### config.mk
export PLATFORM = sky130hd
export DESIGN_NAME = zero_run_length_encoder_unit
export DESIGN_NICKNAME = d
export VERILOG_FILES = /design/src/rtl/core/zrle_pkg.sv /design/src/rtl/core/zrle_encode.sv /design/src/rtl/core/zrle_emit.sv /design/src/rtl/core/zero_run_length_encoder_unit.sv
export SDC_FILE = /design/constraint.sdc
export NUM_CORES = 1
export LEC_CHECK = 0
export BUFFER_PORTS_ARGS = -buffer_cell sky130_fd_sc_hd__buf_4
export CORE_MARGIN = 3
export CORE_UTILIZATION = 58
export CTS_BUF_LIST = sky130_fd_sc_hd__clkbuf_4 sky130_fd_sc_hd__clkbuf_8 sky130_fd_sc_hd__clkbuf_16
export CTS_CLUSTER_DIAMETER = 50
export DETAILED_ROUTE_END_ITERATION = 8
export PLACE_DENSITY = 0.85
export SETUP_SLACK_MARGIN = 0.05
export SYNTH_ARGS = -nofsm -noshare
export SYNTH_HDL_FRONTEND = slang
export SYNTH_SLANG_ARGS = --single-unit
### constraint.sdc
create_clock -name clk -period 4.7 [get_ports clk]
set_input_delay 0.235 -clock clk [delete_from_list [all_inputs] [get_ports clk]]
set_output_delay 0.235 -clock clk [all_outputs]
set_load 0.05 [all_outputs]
# # #
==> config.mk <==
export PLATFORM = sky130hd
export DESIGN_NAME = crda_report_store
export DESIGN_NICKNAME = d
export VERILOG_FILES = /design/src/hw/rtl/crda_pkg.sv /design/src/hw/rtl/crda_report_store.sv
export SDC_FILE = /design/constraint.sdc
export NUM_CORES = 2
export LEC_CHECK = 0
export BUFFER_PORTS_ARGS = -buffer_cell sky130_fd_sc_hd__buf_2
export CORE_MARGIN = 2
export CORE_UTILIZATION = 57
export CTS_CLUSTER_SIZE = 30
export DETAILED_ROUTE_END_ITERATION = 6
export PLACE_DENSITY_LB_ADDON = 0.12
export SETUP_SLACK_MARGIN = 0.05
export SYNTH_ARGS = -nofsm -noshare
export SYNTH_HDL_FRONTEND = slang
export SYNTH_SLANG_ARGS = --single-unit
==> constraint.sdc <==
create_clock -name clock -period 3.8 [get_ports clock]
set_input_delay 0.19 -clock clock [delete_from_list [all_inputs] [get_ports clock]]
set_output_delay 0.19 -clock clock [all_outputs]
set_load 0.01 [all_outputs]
# # #
Your task>
Print exactly the lines above from the one with "export CTS_CLUSTER_SIZE = 30" to the one with "set_load 0.01 [all_outputs]", including both.

Solution to the problem>
export CTS_CLUSTER_SIZE = 30
export DETAILED_ROUTE_END_ITERATION = 6
export PLACE_DENSITY_LB_ADDON = 0.12
export SETUP_SLACK_MARGIN = 0.05
export SYNTH_ARGS = -nofsm -noshare
export SYNTH_HDL_FRONTEND = slang
export SYNTH_SLANG_ARGS = --single-unit
==> constraint.sdc <==
create_clock -name clock -period 3.8 [get_ports clock]
set_input_delay 0.19 -clock clock [delete_from_list [all_inputs] [get_ports clock]]
set_output_delay 0.19 -clock clock [all_outputs]
set_load 0.01 [all_outputs]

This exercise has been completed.